• _RECORDS SHOWN_:
══════
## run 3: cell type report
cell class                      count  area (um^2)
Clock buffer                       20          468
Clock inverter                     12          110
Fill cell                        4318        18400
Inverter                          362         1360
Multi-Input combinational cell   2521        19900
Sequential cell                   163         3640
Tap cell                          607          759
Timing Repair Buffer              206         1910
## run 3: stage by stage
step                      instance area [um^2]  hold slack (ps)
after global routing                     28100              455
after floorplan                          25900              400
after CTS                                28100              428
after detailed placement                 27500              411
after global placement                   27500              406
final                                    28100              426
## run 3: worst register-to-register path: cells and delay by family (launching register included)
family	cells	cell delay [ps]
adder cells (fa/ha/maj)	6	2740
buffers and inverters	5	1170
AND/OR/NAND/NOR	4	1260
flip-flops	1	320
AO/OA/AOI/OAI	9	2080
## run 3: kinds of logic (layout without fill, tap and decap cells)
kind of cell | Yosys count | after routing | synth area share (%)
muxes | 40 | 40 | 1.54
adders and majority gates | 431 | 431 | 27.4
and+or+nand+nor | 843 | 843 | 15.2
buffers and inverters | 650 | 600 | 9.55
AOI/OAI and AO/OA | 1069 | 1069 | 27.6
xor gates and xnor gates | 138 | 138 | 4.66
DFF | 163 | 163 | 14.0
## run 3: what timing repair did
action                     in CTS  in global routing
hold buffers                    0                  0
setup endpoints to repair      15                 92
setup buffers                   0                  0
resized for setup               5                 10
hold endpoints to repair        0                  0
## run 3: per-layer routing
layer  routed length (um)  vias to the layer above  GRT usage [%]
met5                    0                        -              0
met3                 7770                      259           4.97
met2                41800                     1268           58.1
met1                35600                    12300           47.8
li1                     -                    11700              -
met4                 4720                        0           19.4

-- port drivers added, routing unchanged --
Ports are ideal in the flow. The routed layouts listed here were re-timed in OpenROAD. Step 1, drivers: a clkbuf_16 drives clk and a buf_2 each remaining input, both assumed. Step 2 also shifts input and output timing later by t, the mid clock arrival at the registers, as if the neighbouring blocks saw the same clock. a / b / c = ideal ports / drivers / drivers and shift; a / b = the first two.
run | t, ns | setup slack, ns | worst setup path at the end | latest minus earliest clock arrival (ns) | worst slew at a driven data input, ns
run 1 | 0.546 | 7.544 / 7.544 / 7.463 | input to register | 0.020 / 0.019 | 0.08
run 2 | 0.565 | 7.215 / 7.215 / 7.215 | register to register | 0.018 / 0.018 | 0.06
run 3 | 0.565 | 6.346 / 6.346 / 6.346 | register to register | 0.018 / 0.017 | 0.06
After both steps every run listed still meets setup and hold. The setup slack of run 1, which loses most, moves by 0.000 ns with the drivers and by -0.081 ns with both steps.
══════
• _DESCRIPTION OF THE TASK_: All lines above that contain "placement" are required in the answer.

• _ANSWER SECTION_:
after detailed placement                 27500              411
after global placement                   27500              406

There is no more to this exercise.